→ **The task**:
If a line in the data holds "operators", copy that line out in full.

→ **Data for this exercise**:

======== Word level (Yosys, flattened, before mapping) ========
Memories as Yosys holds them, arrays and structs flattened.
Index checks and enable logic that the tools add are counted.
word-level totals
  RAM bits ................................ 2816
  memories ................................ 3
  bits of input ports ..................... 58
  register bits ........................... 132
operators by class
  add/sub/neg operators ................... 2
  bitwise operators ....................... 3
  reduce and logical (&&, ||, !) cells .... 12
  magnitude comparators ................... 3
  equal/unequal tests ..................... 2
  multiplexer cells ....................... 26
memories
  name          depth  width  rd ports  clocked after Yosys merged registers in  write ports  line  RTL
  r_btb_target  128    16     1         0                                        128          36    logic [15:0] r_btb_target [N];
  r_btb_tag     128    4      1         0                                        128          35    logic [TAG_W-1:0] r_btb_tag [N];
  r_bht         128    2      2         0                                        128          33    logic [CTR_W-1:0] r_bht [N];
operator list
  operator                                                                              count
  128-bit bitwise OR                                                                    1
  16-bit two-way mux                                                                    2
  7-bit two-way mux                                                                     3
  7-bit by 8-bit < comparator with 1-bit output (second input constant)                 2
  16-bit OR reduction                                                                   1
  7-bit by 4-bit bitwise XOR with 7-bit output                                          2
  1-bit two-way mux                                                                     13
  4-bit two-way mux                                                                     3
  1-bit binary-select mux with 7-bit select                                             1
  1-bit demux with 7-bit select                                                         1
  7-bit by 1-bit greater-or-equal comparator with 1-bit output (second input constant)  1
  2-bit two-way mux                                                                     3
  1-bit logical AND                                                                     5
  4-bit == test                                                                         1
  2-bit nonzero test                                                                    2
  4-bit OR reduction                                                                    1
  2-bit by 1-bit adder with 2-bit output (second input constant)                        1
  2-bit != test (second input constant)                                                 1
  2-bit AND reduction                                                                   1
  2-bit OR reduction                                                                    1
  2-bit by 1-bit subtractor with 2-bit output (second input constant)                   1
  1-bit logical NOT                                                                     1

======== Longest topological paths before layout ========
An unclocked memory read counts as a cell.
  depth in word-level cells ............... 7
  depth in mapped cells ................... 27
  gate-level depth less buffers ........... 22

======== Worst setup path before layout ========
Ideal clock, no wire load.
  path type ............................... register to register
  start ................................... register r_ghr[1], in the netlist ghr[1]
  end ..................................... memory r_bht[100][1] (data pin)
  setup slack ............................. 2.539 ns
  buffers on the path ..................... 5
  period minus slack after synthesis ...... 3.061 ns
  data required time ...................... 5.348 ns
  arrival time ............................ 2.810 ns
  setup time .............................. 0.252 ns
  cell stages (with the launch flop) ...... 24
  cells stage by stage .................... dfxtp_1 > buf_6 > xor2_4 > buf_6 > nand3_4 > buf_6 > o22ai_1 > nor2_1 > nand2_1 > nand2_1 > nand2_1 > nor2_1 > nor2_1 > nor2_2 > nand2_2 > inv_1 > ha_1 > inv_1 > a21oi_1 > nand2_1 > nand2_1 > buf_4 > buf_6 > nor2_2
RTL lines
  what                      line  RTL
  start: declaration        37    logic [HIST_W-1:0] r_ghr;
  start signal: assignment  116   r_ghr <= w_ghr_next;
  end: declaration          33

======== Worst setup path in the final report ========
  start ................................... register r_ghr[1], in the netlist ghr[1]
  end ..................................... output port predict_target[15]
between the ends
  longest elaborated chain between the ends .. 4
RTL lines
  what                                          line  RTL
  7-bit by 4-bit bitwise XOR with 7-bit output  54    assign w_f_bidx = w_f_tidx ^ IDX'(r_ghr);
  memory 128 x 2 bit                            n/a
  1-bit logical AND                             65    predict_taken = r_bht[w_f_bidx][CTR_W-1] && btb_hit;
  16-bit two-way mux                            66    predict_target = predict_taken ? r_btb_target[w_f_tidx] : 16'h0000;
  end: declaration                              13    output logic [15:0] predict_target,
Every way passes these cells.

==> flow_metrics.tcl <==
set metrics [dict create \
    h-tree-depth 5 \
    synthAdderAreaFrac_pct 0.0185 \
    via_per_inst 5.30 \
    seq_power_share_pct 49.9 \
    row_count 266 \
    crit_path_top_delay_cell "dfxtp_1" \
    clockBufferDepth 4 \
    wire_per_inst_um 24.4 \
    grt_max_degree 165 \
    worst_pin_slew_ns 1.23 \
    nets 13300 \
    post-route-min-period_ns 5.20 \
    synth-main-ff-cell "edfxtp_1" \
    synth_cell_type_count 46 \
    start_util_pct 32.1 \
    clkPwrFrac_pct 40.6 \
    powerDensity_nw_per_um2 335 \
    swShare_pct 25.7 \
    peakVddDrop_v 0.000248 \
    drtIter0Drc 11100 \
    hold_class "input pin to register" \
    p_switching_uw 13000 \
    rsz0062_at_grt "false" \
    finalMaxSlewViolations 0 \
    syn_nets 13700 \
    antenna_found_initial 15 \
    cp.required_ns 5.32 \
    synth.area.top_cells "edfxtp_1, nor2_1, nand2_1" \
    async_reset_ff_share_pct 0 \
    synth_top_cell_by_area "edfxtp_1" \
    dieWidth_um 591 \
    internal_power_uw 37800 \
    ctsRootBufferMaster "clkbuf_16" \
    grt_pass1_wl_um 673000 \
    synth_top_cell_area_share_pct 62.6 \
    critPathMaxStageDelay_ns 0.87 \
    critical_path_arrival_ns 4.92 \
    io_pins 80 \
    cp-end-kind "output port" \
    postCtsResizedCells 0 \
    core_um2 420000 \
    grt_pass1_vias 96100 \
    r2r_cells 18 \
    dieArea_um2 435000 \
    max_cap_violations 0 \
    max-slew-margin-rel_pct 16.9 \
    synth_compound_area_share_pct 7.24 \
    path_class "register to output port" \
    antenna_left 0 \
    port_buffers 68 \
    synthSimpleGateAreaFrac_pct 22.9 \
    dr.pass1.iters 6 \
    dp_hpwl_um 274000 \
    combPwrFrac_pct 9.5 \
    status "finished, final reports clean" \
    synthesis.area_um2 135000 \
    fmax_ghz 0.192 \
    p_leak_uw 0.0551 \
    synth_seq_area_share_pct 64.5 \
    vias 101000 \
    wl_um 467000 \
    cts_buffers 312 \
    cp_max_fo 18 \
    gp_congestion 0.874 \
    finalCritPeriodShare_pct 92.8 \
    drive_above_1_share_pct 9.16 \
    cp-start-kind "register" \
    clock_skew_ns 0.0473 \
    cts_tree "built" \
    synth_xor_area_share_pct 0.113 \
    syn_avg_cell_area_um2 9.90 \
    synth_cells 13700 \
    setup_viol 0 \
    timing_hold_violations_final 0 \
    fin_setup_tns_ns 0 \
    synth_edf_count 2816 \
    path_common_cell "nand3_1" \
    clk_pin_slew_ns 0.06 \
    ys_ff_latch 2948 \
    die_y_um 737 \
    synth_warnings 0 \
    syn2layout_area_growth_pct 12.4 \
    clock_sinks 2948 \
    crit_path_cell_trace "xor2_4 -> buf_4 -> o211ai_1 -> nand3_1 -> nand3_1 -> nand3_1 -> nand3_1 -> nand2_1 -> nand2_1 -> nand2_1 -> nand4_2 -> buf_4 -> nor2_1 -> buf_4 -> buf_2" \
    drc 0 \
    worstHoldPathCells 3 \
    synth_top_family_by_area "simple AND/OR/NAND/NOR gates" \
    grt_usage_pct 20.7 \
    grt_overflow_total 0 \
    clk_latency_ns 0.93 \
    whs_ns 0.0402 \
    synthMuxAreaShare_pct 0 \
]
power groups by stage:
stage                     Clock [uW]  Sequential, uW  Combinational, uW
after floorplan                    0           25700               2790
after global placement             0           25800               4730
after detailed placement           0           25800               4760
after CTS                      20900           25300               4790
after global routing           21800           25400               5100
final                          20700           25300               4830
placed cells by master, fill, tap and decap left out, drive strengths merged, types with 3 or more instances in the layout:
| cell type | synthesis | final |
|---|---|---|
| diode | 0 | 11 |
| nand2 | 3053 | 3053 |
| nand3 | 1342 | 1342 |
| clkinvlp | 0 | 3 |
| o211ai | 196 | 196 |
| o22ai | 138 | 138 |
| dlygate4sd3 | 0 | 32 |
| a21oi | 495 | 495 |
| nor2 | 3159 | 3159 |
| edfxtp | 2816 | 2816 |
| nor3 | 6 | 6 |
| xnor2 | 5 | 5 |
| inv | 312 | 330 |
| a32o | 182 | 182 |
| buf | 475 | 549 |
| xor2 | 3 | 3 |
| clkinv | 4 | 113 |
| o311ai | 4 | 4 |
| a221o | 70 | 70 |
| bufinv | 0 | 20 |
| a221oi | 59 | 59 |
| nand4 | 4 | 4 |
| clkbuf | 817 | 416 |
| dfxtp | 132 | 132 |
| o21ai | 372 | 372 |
--
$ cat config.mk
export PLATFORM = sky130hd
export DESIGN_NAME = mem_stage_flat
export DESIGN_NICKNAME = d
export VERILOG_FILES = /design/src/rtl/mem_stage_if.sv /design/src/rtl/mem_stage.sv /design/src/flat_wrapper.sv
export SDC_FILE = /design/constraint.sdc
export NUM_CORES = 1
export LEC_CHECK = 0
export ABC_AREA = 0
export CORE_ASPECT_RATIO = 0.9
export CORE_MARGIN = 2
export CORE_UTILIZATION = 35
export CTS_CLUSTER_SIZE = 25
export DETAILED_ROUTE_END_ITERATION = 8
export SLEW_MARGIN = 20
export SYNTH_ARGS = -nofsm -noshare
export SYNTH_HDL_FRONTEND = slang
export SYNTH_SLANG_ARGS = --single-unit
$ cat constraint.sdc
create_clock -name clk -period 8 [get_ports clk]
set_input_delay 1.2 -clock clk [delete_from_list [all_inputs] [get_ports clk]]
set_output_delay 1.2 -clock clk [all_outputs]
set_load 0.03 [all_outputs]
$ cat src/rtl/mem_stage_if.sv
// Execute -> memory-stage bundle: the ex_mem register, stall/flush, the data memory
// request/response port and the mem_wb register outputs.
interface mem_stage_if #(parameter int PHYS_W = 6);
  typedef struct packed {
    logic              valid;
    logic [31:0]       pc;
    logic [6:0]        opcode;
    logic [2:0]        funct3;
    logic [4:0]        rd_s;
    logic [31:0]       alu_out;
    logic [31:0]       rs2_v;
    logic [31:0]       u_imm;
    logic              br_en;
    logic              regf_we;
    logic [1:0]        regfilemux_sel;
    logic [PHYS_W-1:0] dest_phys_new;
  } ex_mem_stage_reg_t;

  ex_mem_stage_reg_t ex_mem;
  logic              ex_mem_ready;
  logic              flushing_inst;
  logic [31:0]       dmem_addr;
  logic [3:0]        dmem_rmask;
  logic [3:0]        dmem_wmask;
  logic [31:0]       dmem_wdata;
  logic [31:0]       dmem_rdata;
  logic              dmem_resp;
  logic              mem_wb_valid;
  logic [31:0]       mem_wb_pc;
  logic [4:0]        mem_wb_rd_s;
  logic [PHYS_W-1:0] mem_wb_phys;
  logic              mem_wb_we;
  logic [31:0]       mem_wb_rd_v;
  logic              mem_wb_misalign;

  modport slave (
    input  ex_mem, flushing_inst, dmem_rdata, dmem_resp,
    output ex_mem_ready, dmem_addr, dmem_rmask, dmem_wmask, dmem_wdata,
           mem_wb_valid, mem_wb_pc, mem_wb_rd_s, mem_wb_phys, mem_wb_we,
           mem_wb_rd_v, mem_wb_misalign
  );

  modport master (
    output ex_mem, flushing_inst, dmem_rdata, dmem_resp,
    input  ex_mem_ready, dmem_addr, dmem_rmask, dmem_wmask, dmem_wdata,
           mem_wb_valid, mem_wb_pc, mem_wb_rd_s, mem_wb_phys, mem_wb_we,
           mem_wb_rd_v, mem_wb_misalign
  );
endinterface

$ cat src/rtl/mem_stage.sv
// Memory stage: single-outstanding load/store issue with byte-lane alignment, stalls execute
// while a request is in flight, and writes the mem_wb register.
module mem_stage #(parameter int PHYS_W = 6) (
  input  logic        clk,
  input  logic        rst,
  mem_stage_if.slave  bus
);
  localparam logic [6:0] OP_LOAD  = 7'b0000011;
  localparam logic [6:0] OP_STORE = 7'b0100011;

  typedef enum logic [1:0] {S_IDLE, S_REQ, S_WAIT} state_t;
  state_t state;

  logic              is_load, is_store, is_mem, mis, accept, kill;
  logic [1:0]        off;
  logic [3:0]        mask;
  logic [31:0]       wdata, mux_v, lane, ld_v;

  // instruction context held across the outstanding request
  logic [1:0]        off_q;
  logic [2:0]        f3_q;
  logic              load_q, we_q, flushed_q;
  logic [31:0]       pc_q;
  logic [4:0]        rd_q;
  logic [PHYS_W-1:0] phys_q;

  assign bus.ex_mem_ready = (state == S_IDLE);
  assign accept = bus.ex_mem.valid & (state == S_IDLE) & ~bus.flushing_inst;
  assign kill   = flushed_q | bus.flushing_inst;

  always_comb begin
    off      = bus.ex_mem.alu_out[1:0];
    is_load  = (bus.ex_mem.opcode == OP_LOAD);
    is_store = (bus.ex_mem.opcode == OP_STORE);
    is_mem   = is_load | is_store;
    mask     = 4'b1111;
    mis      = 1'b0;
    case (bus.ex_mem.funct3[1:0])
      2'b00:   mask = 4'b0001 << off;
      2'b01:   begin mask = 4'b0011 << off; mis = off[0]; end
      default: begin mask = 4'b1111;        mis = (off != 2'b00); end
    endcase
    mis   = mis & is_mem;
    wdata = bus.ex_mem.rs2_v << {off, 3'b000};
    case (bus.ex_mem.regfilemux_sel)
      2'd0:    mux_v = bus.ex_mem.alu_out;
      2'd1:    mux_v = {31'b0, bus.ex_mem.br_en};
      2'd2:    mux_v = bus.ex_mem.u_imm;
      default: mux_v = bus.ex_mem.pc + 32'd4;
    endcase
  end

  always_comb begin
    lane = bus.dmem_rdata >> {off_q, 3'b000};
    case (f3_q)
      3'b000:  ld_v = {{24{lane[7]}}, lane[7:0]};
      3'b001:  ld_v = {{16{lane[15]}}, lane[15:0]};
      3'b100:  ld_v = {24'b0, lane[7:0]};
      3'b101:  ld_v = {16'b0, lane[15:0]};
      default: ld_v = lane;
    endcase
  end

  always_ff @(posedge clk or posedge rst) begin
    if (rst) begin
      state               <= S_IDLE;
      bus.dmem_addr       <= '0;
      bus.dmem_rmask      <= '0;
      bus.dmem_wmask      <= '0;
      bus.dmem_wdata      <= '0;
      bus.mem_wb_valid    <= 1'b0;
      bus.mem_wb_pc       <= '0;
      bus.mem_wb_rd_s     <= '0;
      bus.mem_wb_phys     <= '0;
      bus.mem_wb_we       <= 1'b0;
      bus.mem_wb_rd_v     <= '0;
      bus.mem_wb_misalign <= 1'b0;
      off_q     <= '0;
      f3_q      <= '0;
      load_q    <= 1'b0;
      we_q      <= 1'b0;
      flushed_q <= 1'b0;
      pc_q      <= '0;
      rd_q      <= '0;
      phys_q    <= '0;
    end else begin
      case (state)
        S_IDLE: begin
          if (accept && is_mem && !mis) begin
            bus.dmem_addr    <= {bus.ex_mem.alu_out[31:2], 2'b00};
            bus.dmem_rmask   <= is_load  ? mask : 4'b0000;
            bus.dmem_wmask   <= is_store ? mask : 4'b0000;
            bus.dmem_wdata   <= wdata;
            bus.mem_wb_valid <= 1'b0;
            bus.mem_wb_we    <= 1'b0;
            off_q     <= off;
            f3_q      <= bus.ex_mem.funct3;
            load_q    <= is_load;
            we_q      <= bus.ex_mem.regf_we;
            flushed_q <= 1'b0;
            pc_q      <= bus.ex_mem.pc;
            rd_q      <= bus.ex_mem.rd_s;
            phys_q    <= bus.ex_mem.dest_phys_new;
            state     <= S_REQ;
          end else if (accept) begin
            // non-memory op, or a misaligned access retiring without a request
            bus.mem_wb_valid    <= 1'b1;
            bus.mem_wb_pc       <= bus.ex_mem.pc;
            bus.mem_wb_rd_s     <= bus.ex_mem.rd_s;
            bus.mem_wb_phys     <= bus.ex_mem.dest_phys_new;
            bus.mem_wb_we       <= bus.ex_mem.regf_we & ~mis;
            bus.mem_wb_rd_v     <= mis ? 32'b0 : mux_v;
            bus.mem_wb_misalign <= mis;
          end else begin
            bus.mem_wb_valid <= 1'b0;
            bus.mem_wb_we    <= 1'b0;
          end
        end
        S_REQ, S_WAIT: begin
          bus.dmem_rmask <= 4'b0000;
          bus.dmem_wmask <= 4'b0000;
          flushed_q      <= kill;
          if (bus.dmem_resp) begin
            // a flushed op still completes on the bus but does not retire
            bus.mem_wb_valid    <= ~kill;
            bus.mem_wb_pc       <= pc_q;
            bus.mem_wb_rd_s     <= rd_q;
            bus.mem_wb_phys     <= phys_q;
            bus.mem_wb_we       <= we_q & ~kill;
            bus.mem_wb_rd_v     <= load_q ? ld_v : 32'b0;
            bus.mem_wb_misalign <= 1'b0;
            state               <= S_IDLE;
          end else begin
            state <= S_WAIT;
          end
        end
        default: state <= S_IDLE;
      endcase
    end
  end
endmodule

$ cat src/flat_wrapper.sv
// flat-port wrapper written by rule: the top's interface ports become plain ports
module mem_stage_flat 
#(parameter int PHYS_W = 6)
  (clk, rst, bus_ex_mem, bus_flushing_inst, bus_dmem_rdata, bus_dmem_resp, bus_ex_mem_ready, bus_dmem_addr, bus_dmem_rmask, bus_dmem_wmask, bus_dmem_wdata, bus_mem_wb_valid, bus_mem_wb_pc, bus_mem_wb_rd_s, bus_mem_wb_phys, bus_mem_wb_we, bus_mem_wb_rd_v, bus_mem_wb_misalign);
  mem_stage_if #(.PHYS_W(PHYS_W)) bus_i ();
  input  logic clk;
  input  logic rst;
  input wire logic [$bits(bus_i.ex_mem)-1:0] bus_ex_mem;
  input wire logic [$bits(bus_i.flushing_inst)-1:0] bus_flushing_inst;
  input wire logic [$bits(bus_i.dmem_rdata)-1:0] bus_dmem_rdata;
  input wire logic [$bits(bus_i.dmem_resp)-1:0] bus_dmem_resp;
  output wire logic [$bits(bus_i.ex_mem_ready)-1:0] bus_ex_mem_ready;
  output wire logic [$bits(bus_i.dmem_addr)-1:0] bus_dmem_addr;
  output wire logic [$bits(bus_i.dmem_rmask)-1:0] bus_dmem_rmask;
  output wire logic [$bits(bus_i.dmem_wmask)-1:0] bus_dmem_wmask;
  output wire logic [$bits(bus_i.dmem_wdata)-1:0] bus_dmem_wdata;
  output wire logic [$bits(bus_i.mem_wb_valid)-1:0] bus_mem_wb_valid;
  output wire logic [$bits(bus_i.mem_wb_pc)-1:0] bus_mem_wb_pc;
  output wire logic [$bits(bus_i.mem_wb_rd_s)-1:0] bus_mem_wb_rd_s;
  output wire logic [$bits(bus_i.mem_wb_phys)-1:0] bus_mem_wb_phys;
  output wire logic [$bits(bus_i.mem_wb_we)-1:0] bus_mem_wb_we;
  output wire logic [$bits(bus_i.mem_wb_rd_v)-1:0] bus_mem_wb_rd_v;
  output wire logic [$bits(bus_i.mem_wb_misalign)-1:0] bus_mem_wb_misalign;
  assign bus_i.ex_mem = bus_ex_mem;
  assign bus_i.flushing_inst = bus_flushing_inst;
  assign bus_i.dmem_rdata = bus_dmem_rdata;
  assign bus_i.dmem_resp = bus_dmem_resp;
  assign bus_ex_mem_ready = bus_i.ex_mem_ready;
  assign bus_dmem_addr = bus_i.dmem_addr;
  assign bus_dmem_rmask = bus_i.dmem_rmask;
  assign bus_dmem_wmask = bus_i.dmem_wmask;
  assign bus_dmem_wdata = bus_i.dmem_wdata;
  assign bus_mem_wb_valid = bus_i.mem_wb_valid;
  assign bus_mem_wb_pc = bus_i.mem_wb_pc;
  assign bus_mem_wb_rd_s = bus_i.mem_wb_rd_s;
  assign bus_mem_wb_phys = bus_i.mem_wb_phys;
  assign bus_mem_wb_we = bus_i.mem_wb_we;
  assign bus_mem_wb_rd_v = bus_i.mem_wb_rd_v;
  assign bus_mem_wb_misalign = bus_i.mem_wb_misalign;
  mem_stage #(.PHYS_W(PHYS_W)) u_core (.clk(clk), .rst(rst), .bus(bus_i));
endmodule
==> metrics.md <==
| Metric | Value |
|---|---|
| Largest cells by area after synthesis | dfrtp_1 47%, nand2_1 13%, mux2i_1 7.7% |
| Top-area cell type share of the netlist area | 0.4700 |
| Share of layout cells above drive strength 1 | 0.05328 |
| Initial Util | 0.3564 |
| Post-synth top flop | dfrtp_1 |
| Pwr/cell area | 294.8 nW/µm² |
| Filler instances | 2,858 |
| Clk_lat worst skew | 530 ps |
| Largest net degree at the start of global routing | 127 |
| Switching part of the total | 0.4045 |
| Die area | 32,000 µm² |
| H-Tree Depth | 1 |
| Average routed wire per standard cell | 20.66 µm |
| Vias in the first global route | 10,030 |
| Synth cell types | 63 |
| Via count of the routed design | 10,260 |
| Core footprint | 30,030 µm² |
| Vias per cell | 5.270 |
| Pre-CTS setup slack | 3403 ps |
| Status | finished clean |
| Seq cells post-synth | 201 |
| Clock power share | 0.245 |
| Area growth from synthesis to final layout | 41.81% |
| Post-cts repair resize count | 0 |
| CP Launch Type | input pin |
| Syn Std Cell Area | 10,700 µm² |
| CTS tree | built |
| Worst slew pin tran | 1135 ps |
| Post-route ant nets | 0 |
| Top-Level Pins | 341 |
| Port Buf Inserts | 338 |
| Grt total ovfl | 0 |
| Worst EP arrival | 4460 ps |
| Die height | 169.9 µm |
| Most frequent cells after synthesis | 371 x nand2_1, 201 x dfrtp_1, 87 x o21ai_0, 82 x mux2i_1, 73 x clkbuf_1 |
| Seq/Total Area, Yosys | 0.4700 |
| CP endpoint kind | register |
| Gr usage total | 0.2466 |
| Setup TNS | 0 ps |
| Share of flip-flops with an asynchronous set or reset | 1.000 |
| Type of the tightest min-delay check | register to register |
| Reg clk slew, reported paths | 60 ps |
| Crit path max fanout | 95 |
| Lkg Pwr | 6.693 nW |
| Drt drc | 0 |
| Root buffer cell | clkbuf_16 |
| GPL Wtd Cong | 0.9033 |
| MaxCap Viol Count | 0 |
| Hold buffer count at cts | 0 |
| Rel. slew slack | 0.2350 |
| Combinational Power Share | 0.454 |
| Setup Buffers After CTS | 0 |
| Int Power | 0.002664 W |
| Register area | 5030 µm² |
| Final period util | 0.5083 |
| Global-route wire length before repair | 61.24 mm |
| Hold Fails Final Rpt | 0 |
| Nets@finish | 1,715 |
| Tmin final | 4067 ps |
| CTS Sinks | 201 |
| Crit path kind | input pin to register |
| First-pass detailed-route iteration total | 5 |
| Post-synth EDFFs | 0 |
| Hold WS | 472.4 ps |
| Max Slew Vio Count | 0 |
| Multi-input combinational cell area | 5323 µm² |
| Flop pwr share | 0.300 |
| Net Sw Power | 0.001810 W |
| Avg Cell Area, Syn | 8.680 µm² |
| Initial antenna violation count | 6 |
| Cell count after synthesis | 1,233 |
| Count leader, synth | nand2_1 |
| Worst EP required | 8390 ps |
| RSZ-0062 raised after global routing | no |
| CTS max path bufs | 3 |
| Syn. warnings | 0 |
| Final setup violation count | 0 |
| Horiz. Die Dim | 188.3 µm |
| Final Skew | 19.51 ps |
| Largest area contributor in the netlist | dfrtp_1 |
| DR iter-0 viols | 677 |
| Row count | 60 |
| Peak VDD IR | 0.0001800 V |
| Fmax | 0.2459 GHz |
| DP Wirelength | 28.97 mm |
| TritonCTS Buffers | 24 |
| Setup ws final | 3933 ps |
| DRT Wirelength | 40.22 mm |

→ **Answer for the task**:
operators by class
  add/sub/neg operators ................... 2
  bitwise operators ....................... 3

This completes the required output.